After the invention of Gutenberg’s moveable type in the 15th century, black letter became an embodiment of Germanness and a focus of Teutonic pride. One of Goethe’s publishers, Johann Friedrich Unger, balked at converting to roman typeface when it swept Europe along with Enlightenment ideals. “Why should we Germans renounce our originality? To please foreigners who learn our language? Does any nation do the same for us?” he asked.

Otto von Bismarck, the founding Chancellor of the Reich, was more chauvinistic, going so far as to refuse to read books set in roman typeface. But nationalism dealt a near fatal blow to black letter. The Nazis’ advocacy of what they deemed a specifically “German type” — in contrast to the “foreign” roman type in which you are reading this article — indelibly tainted the fonts.

The exhibition traces black letter’s intriguing history and relationship to German national identity. Peter Bain and Paul Shaw, the co-curators of the show, definitely have politics as well as design on their agenda. A book published to accompany the exhibit details how antagonism between speakers of German and Romance languages fueled black letter’s vitality. Napoleonic battles and the Franco-Prussian War spurred German nationalism; with it came renewed passion for fraktur.

By the early 20th century, German printers used both gothic and roman fonts, until the Nazi regime tipped the balance with a fervid preference for black letter. The Third Reich’s Interior Ministry planned to have all typewriters replaced with new ones using the “German type.” All official printed matter, textbooks and newspapers were reset in gothic letters — derided by anti-fascists as “jackboot grotesques.”

Germany pursued this policy until 1941, when Hitler decreed the abandonment of gothic type, a move taken in part to make it easier for foreign observers to read reports of his military triumphs. Seeking ideological justification for the about-face, the Nazis belatedly asserted that the script was introduced by Jewish publishers.

Despite the Nazis’ ultimate renunciation of black letter, it casts a darker shadow since being co-opted by Hitler. Communist East Germany, having rejected responsibility for the fascist past, was more comfortable using it than postwar West Germany, where black letter was confined largely to beer ads and restaurant signs. In a united Germany, neo-Nazis and skinheads tap into it for use in propaganda literature. So do German as well as American heavy-metal bands seeking a singular typography.
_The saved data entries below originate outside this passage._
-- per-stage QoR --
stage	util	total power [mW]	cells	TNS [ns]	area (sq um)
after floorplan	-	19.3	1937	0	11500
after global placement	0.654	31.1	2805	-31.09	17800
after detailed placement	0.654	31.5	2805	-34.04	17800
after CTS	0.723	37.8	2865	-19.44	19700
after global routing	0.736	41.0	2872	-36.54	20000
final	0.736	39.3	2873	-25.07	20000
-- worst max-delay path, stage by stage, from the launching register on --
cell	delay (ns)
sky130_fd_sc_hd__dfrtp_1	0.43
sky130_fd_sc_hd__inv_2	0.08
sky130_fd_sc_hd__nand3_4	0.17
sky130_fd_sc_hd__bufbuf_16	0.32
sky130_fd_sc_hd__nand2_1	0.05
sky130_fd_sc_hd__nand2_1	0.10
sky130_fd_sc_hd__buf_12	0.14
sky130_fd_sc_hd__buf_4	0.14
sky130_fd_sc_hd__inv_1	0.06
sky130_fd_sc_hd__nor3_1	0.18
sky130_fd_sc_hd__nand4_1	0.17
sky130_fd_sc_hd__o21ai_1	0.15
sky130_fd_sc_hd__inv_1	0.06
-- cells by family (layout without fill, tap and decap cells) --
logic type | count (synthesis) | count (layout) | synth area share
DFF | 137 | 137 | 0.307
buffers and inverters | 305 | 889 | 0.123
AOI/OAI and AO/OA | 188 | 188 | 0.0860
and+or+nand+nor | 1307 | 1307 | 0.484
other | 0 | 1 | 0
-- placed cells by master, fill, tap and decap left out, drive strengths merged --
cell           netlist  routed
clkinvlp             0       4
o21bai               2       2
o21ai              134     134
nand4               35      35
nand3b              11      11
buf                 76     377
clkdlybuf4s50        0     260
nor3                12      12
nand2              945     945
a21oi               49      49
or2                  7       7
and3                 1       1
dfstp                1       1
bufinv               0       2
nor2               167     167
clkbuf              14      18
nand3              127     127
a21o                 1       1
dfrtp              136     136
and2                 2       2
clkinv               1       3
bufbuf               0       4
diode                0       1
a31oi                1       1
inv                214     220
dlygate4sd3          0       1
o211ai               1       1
### src/rtl/johnson_counter_pkg.sv
// Shared helpers for the Johnson counter: legality test and sequence period.
package johnson_counter_pkg;

    localparam int unsigned MAX_N = 64;

    function automatic int unsigned period(input int unsigned n);
        return 2 * n;
    endfunction

    // Legal when the low n bits are a low-ones mask (0..01..1, including 0)
    // or their complement is one (1..10..0).
    function automatic logic is_johnson(input logic [MAX_N-1:0] v, input int unsigned n);
        logic [MAX_N-1:0] mask;
        logic [MAX_N-1:0] lo;
        logic [MAX_N-1:0] hi;
        mask = (n >= MAX_N) ? '1 : ((MAX_N'(1) << n) - MAX_N'(1));
        lo   = v & mask;
        hi   = ~v & mask;
        return ((lo & (lo + MAX_N'(1))) == '0) || ((hi & (hi + MAX_N'(1))) == '0);
    endfunction

endpackage
<file path="config.mk">
export PLATFORM = sky130hd
export DESIGN_NAME = id_stage_flat
export DESIGN_NICKNAME = d
export VERILOG_FILES = /design/src/rtl/id_stage_if.sv /design/src/rtl/id_stage.sv /design/src/flat_wrapper.sv
export SDC_FILE = /design/constraint.sdc
export NUM_CORES = 1
export LEC_CHECK = 0
export ABC_AREA = 0
export CAP_MARGIN = 10
export CORE_MARGIN = 5
export CORE_UTILIZATION = 40
export DETAILED_ROUTE_END_ITERATION = 8
export GPL_TIMING_DRIVEN = 0
export HOLD_SLACK_MARGIN = 0.02
export PLACE_DENSITY = 0.77
export SYNTH_ARGS = -nofsm -noshare
export SYNTH_HDL_FRONTEND = slang
export SYNTH_SLANG_ARGS = --single-unit
</file>
<file path="constraint.sdc">
create_clock -name clk -period 5.5 [get_ports clk]
set_clock_uncertainty 0.1 [all_clocks]
set_input_delay 0.825 -clock clk [delete_from_list [all_inputs] [get_ports clk]]
set_output_delay 0.825 -clock clk [all_outputs]
set_load 0.02 [all_outputs]
</file>
## config.mk

```make
export PLATFORM = sky130hd
export DESIGN_NAME = call_panel
export DESIGN_NICKNAME = d
export VERILOG_FILES = /design/src/rtl/call_panel.sv
export SDC_FILE = /design/constraint.sdc
export NUM_CORES = 1
export LEC_CHECK = 0
export CORE_UTILIZATION = 59
export CTS_BUF_LIST = sky130_fd_sc_hd__clkbuf_2
export CTS_CLUSTER_DIAMETER = 120
export DETAILED_ROUTE_END_ITERATION = 6
export PLACE_DENSITY = 0.76
export SYNTH_ARGS = -nofsm -noshare
export SYNTH_HDL_FRONTEND = slang
export SYNTH_SLANG_ARGS = --single-unit
export TNS_END_PERCENT = 1
```

## constraint.sdc

```tcl
create_clock -name clk -period 4 [get_ports clk]
set_input_delay 1 -clock clk [delete_from_list [all_inputs] [get_ports clk]]
set_output_delay 1 -clock clk [all_outputs]
set_load 0.005 [all_outputs]
```

## src/rtl/call_panel.sv

```systemverilog
// ---------------------------------------------------------------------------
// call_panel
//   Request-source side of the lift input buffer. Each of the seven call
//   buttons is synchronised, debounced and latched as a pending call with a
//   lamp. Pending calls are serialised as 3-bit floor codes, one at a time,
//   in round-robin order. A fixed idle gap follows every code. A call clears
//   when the lift FSM reports that floor as served.
//
// Parameters
//   DEB_DIV  clk cycles per debounce sample tick (>= 2)
//   GAP_CYC  forced idle cycles after each emitted code (>= 1)
//
// Ports
//   clk           in   1  system clock, rising edge
//   rst_n         in   1  asynchronous active-low reset
//   btn           in   7  raw async buttons, btn[i] requests floor code i+1
//   served_vld    in   1  one-cycle strobe, served_floor has been served
//   served_floor  in   3  served floor code 1..7 (0 is ignored)
//   req_code      out  3  0 = no request, 1..7 = floor, one cycle per code
//   lamp          out  7  lamp[i] = 1 while floor i+1 is pending or issued
//
// Floor slot FSM (one per floor)
//   state     | meaning
//   S_IDLE    | no call for this floor
//   S_PEND    | call latched, waiting for the emitter
//   S_ISSUED  | code sent to the buffer, waiting for served
//
// Emitter FSM
//   state     | meaning
//   E_IDLE    | scanning for a pending slot from the round-robin pointer
//   E_SEND    | req_code holds the selected floor for this one cycle
//   E_GAP     | req_code forced to 0 for GAP_CYC cycles
// ---------------------------------------------------------------------------
module call_panel #(
  parameter int DEB_DIV = 1000,
  parameter int GAP_CYC = 4
) (
  input  logic       clk,
  input  logic       rst_n,
  input  logic [6:0] btn,
  input  logic       served_vld,
  input  logic [2:0] served_floor,
  output logic [2:0] req_code,
  output logic [6:0] lamp
);

  localparam int DEB_W = (DEB_DIV > 2) ? $clog2(DEB_DIV) : 1;
  localparam int GAP_W = $clog2(GAP_CYC + 1);

  localparam logic [1:0] S_IDLE   = 2'd0;
  localparam logic [1:0] S_PEND   = 2'd1;
  localparam logic [1:0] S_ISSUED = 2'd2;

  localparam logic [1:0] E_IDLE = 2'd0;
  localparam logic [1:0] E_SEND = 2'd1;
  localparam logic [1:0] E_GAP  = 2'd2;

  // -------------------------------------------------------------------------
  // Synchroniser and debounce
  // -------------------------------------------------------------------------
  logic [6:0]       r_sync1;
  logic [6:0]       r_sync2;
  logic [DEB_W-1:0] r_deb_cnt;
  logic [3:0]       r_hist [7];
  logic [3:0]       w_hist_nxt [7];
  logic             w_tick;
  logic [6:0]       w_press;

  assign w_tick = (r_deb_cnt == DEB_W'(DEB_DIV - 1));

  always_ff @(posedge clk or negedge rst_n) begin
    if (!rst_n) begin
      r_sync1   <= '0;
      r_sync2   <= '0;
      r_deb_cnt <= '0;
    end else begin
      r_sync1 <= btn;
      r_sync2 <= r_sync1;
      if (w_tick) r_deb_cnt <= '0;
      else        r_deb_cnt <= r_deb_cnt + 1'b1;
    end
  end

  // A press is the history pattern low followed by three highs. A long hold
  // fills the history with ones, so it can match 0111 only once.
  always_comb begin
    for (int i = 0; i < 7; i++) begin
      w_hist_nxt[i] = {r_hist[i][2:0], r_sync2[i]};
      w_press[i]    = w_tick && (w_hist_nxt[i] == 4'b0111);
    end
  end

  always_ff @(posedge clk or negedge rst_n) begin
    if (!rst_n) begin
      for (int i = 0; i < 7; i++) r_hist[i] <= 4'b0000;
    end else if (w_tick) begin
      for (int i = 0; i < 7; i++) r_hist[i] <= w_hist_nxt[i];
    end
  end

  // -------------------------------------------------------------------------
  // Floor slots
  // -------------------------------------------------------------------------
  logic [1:0] r_slot_st [7];
  logic [1:0] w_slot_nxt [7];
  logic [6:0] r_lamp;
  logic [6:0] w_pend;
  logic [6:0] w_send;
  logic [6:0] w_served;

  logic [1:0] r_emit_st;
  logic [2:0] r_sel_idx;
  logic [2:0] r_ptr;
  logic [GAP_W-1:0] r_gap_cnt;
  logic [2:0] r_req_code;

  always_comb begin
    for (int i = 0; i < 7; i++) begin
      w_pend[i]   = (r_slot_st[i] == S_PEND);
      w_send[i]   = (r_emit_st == E_SEND) && (r_sel_idx == 3'(i));
      w_served[i] = served_vld && (served_floor == 3'(i + 1));

      w_slot_nxt[i] = r_slot_st[i];
      case (r_slot_st[i])
        S_IDLE:   if (w_press[i]) w_slot_nxt[i] = S_PEND;
        S_PEND:   if (w_send[i])  w_slot_nxt[i] = S_ISSUED;
        S_ISSUED: w_slot_nxt[i] = S_ISSUED;
        default:  w_slot_nxt[i] = S_IDLE;
      endcase
      // Served overrides both a new press and the issue in the same cycle.
      if (w_served[i]) w_slot_nxt[i] = S_IDLE;
    end
  end

  // The lamp is registered from the next state so it lines up with the slot
  // state itself rather than trailing it by a cycle.
  always_ff @(posedge clk or negedge rst_n) begin
    if (!rst_n) begin
      for (int i = 0; i < 7; i++) r_slot_st[i] <= S_IDLE;
      r_lamp <= '0;
    end else begin
      for (int i = 0; i < 7; i++) begin
        r_slot_st[i] <= w_slot_nxt[i];
        r_lamp[i]    <= (w_slot_nxt[i] != S_IDLE);
      end
    end
  end

  // -------------------------------------------------------------------------
  // Round-robin selection: first pending slot at or after r_ptr, wrapping
  // 6 -> 0. Scanning the offsets downward lets the nearest one win.
  // -------------------------------------------------------------------------
  logic       w_any_pend;
  logic [2:0] w_sel_idx;
  logic [3:0] w_rr_sum;

  always_comb begin
    w_any_pend = 1'b0;
    w_sel_idx  = 3'd0;
    w_rr_sum   = 4'd0;
    for (int k = 6; k >= 0; k--) begin
      w_rr_sum = {1'b0, r_ptr} + 4'(k);
      if (w_rr_sum >= 4'd7) w_rr_sum = w_rr_sum - 4'd7;
      if (w_pend[w_rr_sum[2:0]]) begin
        w_any_pend = 1'b1;
        w_sel_idx  = w_rr_sum[2:0];
      end
    end
  end

  // -------------------------------------------------------------------------
  // Emitter
  // -------------------------------------------------------------------------
  always_ff @(posedge clk or negedge rst_n) begin
    if (!rst_n) begin
      r_emit_st  <= E_IDLE;
      r_sel_idx  <= 3'd0;
      r_ptr      <= 3'd0;
      r_gap_cnt  <= '0;
      r_req_code <= 3'd0;
    end else begin
      case (r_emit_st)
        E_IDLE: begin
          r_req_code <= 3'd0;
          if (w_any_pend) begin
            r_sel_idx  <= w_sel_idx;
            r_req_code <= w_sel_idx + 3'd1;
            r_emit_st  <= E_SEND;
          end
        end
        E_SEND: begin
          r_req_code <= 3'd0;
          r_ptr      <= (r_sel_idx == 3'd6) ? 3'd0 : r_sel_idx + 3'd1;
          r_gap_cnt  <= GAP_W'(GAP_CYC - 1);
          r_emit_st  <= E_GAP;
        end
        E_GAP: begin
          r_req_code <= 3'd0;
          if (r_gap_cnt == '0) r_emit_st <= E_IDLE;
          else                 r_gap_cnt <= r_gap_cnt - 1'b1;
        end
        default: begin
          r_req_code <= 3'd0;
          r_emit_st  <= E_IDLE;
        end
      endcase
    end
  end

  assign req_code = r_req_code;
  assign lamp     = r_lamp;

endmodule

```
**src/rtl/pipe_stage_chain.sv**
```systemverilog
// Parametrised chain of PC+instruction pipeline registers with per-stage hold,
// backpressure bubbling, ranged flush and retire/kill counters.
module pipe_stage_chain #(
  parameter int NUM_STAGES = 5,
  parameter int DATA_W     = 32,
  parameter int PC_W       = 32,
  parameter int CNT_W      = 32,
  parameter int IDX_W      = 3
) (
  input  logic                             clk,
  input  logic                             rst,
  input  logic                             in_valid,
  input  logic [PC_W-1:0]                  in_pc,
  input  logic [DATA_W-1:0]                in_instr,
  output logic                             in_ready,
  input  logic [NUM_STAGES-1:0]            hold,
  input  logic                             flush_en,
  input  logic [IDX_W-1:0]                 flush_upto,
  output logic [NUM_STAGES-1:0]            stage_valid,
  output logic [NUM_STAGES*PC_W-1:0]       stage_pc,
  output logic [NUM_STAGES*DATA_W-1:0]     stage_instr,
  output logic                             retire_valid,
  output logic [PC_W-1:0]                  retire_pc,
  output logic [DATA_W-1:0]                retire_instr,
  output logic [$clog2(NUM_STAGES+1)-1:0]  occupancy,
  output logic [CNT_W-1:0]                 retired_cnt,
  output logic [CNT_W-1:0]                 killed_cnt
);

  localparam int                OCC_W    = $clog2(NUM_STAGES+1);
  localparam logic [IDX_W-1:0]  LAST_IDX = IDX_W'(NUM_STAGES-1);

  logic [NUM_STAGES-1:0] r_valid;
  logic [PC_W-1:0]       r_pc    [NUM_STAGES];
  logic [DATA_W-1:0]     r_instr [NUM_STAGES];
  logic [CNT_W-1:0]      r_retired_cnt;
  logic [CNT_W-1:0]      r_killed_cnt;

  logic [NUM_STAGES-1:0] w_blocked;
  logic [NUM_STAGES-1:0] w_inc;
  logic [NUM_STAGES-1:0] w_kill_zone;
  logic [NUM_STAGES-1:0] w_bubble_zone;
  logic [NUM_STAGES-1:0] w_load;
  logic [IDX_W-1:0]      w_f;
  logic [CNT_W-1:0]      w_kill;

  // A running scalar walks the chain top-down so the vector never feeds itself.
  always_comb begin : blk_chain
    logic b;
    // NOTE: every always_comb output gets a default first so no path can infer a latch.
    w_blocked = '0;
    b = hold[NUM_STAGES-1];
    w_blocked[NUM_STAGES-1] = b;
    for (int k = NUM_STAGES-2; k >= 0; k--) begin
      b = hold[k] | (r_valid[k] & b);
      w_blocked[k] = b;
    end
  end

  assign in_ready = ~w_blocked[0] & ~flush_en;
  assign w_f      = (flush_upto >= LAST_IDX) ? LAST_IDX : flush_upto;

  always_comb begin
    w_inc         = '0;
    w_kill_zone   = '0;
    w_bubble_zone = '0;
    w_load        = '0;
    w_kill        = '0;
    w_inc[0] = in_valid & in_ready;
    for (int k = 1; k < NUM_STAGES; k++)
      w_inc[k] = r_valid[k-1] & ~w_blocked[k-1];
    for (int k = 0; k < NUM_STAGES; k++) begin
      w_kill_zone[k]   = flush_en & (k <= int'(w_f));
      w_bubble_zone[k] = flush_en & (k == int'(w_f) + 1);
      w_load[k]        = ~w_blocked[k] & w_inc[k] & ~w_kill_zone[k] & ~w_bubble_zone[k];
      if (w_kill_zone[k] & r_valid[k])
        w_kill = w_kill + CNT_W'(1);
      if (w_bubble_zone[k] & ~w_blocked[k] & w_inc[k])
        w_kill = w_kill + CNT_W'(1);
    end
  end

  assign retire_valid = r_valid[NUM_STAGES-1] & ~hold[NUM_STAGES-1];

  always_ff @(posedge clk or negedge rst) begin
    if (!rst) begin
      r_valid       <= '0;
      // NOTE: the data arrays are reset too, because stage PC/instr must read zero after reset.
      for (int k = 0; k < NUM_STAGES; k++) begin
        r_pc[k]    <= '0;
        r_instr[k] <= '0;
      end
      r_retired_cnt <= '0;
      r_killed_cnt  <= '0;
    end else begin
      // NOTE: non-blocking assignments so every stage samples its neighbour's pre-edge value.
      for (int k = 0; k < NUM_STAGES; k++) begin
        if (w_kill_zone[k])
          r_valid[k] <= 1'b0;
        else if (!w_blocked[k])
          r_valid[k] <= w_inc[k] & ~w_bubble_zone[k];
      end
      if (w_load[0]) begin
        r_pc[0]    <= in_pc;
        r_instr[0] <= in_instr;
      end
      for (int k = 1; k < NUM_STAGES; k++) begin
        if (w_load[k]) begin
          r_pc[k]    <= r_pc[k-1];
          r_instr[k] <= r_instr[k-1];
        end
      end
      r_retired_cnt <= r_retired_cnt + CNT_W'(retire_valid);
      r_killed_cnt  <= r_killed_cnt + w_kill;
    end
  end

  always_comb begin
    stage_pc    = '0;
    stage_instr = '0;
    occupancy   = '0;
    for (int k = 0; k < NUM_STAGES; k++) begin
      stage_pc[k*PC_W +: PC_W]        = r_pc[k];
      stage_instr[k*DATA_W +: DATA_W] = r_instr[k];
      occupancy = occupancy + OCC_W'(r_valid[k]);
    end
  end

  assign stage_valid  = r_valid;
  assign retire_pc    = r_pc[NUM_STAGES-1];
  assign retire_instr = r_instr[NUM_STAGES-1];
  assign retired_cnt  = r_retired_cnt;
  assign killed_cnt   = r_killed_cnt;

endmodule

```
**config.mk**
```make
export PLATFORM = sky130hd
export DESIGN_NAME = pipe_stage_chain
export DESIGN_NICKNAME = d
export VERILOG_FILES = /design/src/rtl/pipe_stage_chain.sv
export SDC_FILE = /design/constraint.sdc
export NUM_CORES = 1
export LEC_CHECK = 0
export ABC_AREA = 1
export BUFFER_PORTS_ARGS = -buffer_cell sky130_fd_sc_hd__buf_2
export CAP_MARGIN = 20
export CORE_AREA = 2 2 211 213
export CTS_CLUSTER_SIZE = 14
export DETAILED_ROUTE_END_ITERATION = 10
export DIE_AREA = 0 0 213 215
export SLEW_MARGIN = 20
export SYNTH_ARGS = -nofsm -noshare
export SYNTH_HDL_FRONTEND = slang
export SYNTH_SLANG_ARGS = --single-unit
```
**constraint.sdc**
```tcl
create_clock -name clk -period 13.7 [get_ports clk]
set_input_delay 2.055 -clock clk [delete_from_list [all_inputs] [get_ports clk]]
set_output_delay 2.055 -clock clk [all_outputs]
set_load 0.01 [all_outputs]
```
==> results of run 1 <==
metrics by stage:
step	hold WS, ns	cells
finish	0.480	2859
global route	0.509	2858
CTS	0.481	2857
detailed placement	0.470	2784
global placement	0.455	2784
floorplan	0.504	1774
cells in the final DEF, fill, tap and decap left out, drive strengths merged:
cell type and count:
a211oi 1, clkbuf 61, nor2 88, clkinv 4
mux2 54, nand4 8, xnor2 16, dfrtp 389
o22ai 1, nand3 42, nor3 17, ha 22
xor2 42, nor4 4, fa 3, buf 545
clkinvlp 2, o31ai 1, o21bai 3, or2 3
inv 115, a21oi 53, nand2 732, diode 2
o21ai 43, and2 1, conb 7, and3 1
nand3b 3, bufinv 4
area by class of cell:
| type | instances | area (um2) |
|---|---|---|
| Sequential cell | 389 | 9730 |
| Timing Repair Buffer | 545 | 2770 |
| Clock inverter | 12 | 180 |
| Multi-Input combinational cell | 1145 | 5710 |
| Inverter | 113 | 424 |
| Antenna cell | 2 | 5.00 |
| Fill cell | 4220 | 22800 |
| Clock buffer | 61 | 1260 |
| Tap cell | 592 | 741 |
final timing paths:
path	slack (ns)	cells past startpoint	end	start
max	5.01	47	killed_cnt[26]$_DFF_PN0_	flush_en
min	0.48	1	retired_cnt[31]$_DFF_PN0_	retired_cnt[31]$_DFF_PN0_
max reg2reg	6.16	46	killed_cnt[26]$_DFF_PN0_	stage_valid[0]$_DFFE_PN0P_
min reg2reg	0.48	1	retired_cnt[31]$_DFF_PN0_	retired_cnt[31]$_DFF_PN0_
max in group asynchronous	10.60	2	stage_instr[96]$_DFFE_PN0P_	rst
min in group asynchronous	1.55	1	stage_instr[60]$_DFFE_PN0P_	rst
power by group through the flow:
stage          Combinational (mW)  Clock [mW]  Sequential [mW]
6_report                    0.514        1.19             1.42
5_1_grt                     0.570        1.26             1.44
4_1_cts                     0.522        1.22             1.42
3_5_place_dp                0.520           0             1.44
3_3_place_gp                0.512           0             1.43
2_1_floorplan               0.191           0             1.47
kinds of logic after synthesis:
| group | share of synthesized area [%] |
|---|---|
| buffers and inverters | 6.94 |
| other | 0.0454 |
| adder cells (fa/ha/maj) | 2.03 |
| multiplexers | 3.68 |
| flip-flops | 58.8 |
| AND/OR/NAND/NOR | 22.1 |
| XOR/XNOR | 3.07 |
| AO/OA/AOI/OAI | 3.27 |
sequential cells by signal, indices dropped and copies added, names as in the netlist:
register,flops
killed_cnt,32
stage_instr,128
retire_instr,32
stage_valid,5
retired_cnt,32
stage_pc,128
retire_pc,32
metal layers:
metal / global-route usage, % / part of all wire [%]
met1: 28.5 / 43
met2: 34.3 / 46
met3: 5.70 / 6.9
met4: 9.16 / 3.6
met5: 0 / 0.17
Recalling black letter’s rich and varied legacy, Germany’s most prestigious newspaper, the conservative Frankfurter Allgemeine Zeitung, sets not only its masthead but the headlines of its editorials in fraktur. Gothic digital fonts are also now readily available for computer use and an Internet page run by the Federation for German Script and Speech campaigns for a black letter revival. Nonetheless, many Germans today have little inkling of the type’s long trajectory and read it with difficulty. Chances are slim that this politicized lettering will ever again parade across the page for a mass readership.